Tutti noi tredici artisti scelti dalla compagnia, siamo arrivati all’Avana come richiesto: i giorni passavano e non avevamo più notizie, i soldi finivano e gli amici che ci stavano ospitando non erano più in grado di farlo. Sembrava addirittura che non si partisse più, alcune voci dicevano che il viaggio fosse stato cancellato e che saremmo dovuti tornare a casa a mani vuote.
Io nel frattempo pensavo alla mia mamma, che avevo salutato nel giorno stesso del suo compleanno, alla stazione dei treni del mio paese, Florida, in provincia di Camagüey. Fu un regalo a dir poco bizzarro quello, per lei: sua figlia di diciannove anni se ne stava andando via, molto lontano da Cuba.

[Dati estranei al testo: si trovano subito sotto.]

[config.mk]
export PLATFORM = sky130hd
export DESIGN_NAME = scac_front
export DESIGN_NICKNAME = d
export VERILOG_FILES = /design/src/hw/rtl/scac_pkg.sv /design/src/hw/rtl/scac_front.sv
export SDC_FILE = /design/constraint.sdc
export NUM_CORES = 1
export LEC_CHECK = 0
export BUFFER_PORTS_ARGS = -buffer_cell sky130_fd_sc_hd__buf_2
export CAP_MARGIN = 25
export CORE_ASPECT_RATIO = 0.5
export CORE_MARGIN = 1.5
export CORE_UTILIZATION = 35
export DETAILED_ROUTE_END_ITERATION = 8
export GPL_TIMING_DRIVEN = 0
export PLACE_DENSITY = 0.77
export SYNTH_ARGS = -nofsm -noshare
export SYNTH_HDL_FRONTEND = slang
export SYNTH_SLANG_ARGS = --single-unit
export TNS_END_PERCENT = 50
[constraint.sdc]
create_clock -name clk -period 10.3 [get_ports clk]
set_clock_uncertainty 0.2 [all_clocks]
set_input_delay 1.545 -clock clk [delete_from_list [all_inputs] [get_ports clk]]
set_output_delay 1.545 -clock clk [all_outputs]
set_load 0.01 [all_outputs]
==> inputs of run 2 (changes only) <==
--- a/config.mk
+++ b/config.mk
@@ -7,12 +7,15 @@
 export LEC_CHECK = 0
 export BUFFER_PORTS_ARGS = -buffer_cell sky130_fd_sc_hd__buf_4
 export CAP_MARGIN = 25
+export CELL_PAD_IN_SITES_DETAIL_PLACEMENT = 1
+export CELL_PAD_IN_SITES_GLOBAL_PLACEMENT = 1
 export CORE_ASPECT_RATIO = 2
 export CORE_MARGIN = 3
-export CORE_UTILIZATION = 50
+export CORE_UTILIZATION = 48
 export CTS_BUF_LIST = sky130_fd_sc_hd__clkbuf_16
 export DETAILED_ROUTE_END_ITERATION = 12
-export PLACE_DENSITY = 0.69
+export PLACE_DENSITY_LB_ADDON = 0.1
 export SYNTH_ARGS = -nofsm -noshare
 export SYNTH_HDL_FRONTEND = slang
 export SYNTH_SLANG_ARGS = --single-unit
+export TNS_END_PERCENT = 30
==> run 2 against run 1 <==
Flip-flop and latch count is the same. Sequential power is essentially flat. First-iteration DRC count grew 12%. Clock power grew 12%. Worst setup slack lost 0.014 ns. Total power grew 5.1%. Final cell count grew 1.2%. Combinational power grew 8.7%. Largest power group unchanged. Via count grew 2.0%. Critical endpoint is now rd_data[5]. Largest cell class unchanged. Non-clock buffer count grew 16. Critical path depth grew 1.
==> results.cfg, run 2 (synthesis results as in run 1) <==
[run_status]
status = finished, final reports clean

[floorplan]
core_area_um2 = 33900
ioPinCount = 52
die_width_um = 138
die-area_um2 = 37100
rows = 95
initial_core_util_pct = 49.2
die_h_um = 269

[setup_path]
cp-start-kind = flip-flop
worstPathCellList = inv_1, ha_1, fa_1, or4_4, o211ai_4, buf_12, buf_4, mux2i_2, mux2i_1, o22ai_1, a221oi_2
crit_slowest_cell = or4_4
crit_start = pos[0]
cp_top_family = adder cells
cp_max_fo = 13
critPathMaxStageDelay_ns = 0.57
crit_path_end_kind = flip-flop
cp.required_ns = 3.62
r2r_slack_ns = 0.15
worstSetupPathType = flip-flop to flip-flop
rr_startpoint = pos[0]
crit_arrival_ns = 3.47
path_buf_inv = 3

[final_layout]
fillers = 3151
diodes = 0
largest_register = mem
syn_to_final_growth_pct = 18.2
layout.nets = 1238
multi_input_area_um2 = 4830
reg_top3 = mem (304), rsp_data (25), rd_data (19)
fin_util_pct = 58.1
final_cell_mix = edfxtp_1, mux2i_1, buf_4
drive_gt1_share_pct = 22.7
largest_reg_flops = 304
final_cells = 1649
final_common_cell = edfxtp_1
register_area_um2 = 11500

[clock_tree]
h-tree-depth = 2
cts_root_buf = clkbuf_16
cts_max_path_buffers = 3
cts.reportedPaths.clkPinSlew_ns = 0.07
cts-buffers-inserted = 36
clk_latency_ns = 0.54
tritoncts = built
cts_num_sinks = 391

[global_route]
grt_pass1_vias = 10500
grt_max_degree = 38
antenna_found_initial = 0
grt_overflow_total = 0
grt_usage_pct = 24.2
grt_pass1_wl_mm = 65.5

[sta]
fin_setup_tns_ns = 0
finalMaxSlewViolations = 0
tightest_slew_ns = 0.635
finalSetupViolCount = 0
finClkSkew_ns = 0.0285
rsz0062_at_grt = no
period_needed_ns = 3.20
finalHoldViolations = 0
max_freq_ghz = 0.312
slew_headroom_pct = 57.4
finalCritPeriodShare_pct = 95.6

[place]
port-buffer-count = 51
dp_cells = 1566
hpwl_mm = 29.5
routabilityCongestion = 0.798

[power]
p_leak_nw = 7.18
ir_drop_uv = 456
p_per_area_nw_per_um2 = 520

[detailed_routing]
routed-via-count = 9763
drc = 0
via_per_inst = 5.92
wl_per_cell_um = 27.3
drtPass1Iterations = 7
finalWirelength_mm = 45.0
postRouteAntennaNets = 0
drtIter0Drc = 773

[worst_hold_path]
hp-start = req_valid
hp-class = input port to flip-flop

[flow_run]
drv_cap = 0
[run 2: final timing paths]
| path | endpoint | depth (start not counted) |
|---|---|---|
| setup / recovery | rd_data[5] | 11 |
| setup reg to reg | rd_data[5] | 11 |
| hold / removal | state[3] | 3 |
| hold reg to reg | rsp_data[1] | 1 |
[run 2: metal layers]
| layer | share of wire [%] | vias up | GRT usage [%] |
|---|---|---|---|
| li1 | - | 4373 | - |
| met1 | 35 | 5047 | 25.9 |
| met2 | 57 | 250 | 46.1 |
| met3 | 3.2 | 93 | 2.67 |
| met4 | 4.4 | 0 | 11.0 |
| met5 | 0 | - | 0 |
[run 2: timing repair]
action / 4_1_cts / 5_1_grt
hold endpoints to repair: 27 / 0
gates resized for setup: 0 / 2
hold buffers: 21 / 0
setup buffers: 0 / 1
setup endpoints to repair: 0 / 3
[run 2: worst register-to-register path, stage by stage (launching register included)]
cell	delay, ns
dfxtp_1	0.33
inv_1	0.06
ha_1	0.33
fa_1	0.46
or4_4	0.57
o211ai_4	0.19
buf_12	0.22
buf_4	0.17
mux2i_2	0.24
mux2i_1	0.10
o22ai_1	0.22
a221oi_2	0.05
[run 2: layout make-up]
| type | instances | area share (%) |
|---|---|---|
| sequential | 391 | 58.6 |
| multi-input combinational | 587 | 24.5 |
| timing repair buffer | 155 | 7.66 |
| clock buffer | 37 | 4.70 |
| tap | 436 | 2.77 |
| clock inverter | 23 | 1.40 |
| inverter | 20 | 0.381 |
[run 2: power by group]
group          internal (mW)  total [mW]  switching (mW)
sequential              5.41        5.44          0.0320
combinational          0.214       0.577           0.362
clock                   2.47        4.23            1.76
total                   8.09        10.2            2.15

Io coltivavo l’idea di non ritornare più, ma non potevo dirglielo perché sapevo che sarebbe stato un delitto, sia per lei sia per me: dirglielo significava dichiararmi una fuorilegge agli occhi di entrambe; inoltre quando la polizia l’avrebbe interrogata, lei non doveva sapere nulla.
Alla fine ci riuscii, mi trovavo nell’aereo verso l’Italia: il viaggio era iniziato e io ero al settimo cielo!
Il permesso per uscire da Cuba fu rilasciato dalle istituzioni cubane solo per sei mesi, al termine dei quali era d’obbligo il rientro in patria altrimenti avrei perso il diritto di tornarci. Non ci sono più tornata: per sette anni, dopo quel saluto in stazione dei treni, sono stata senza vedere mia madre.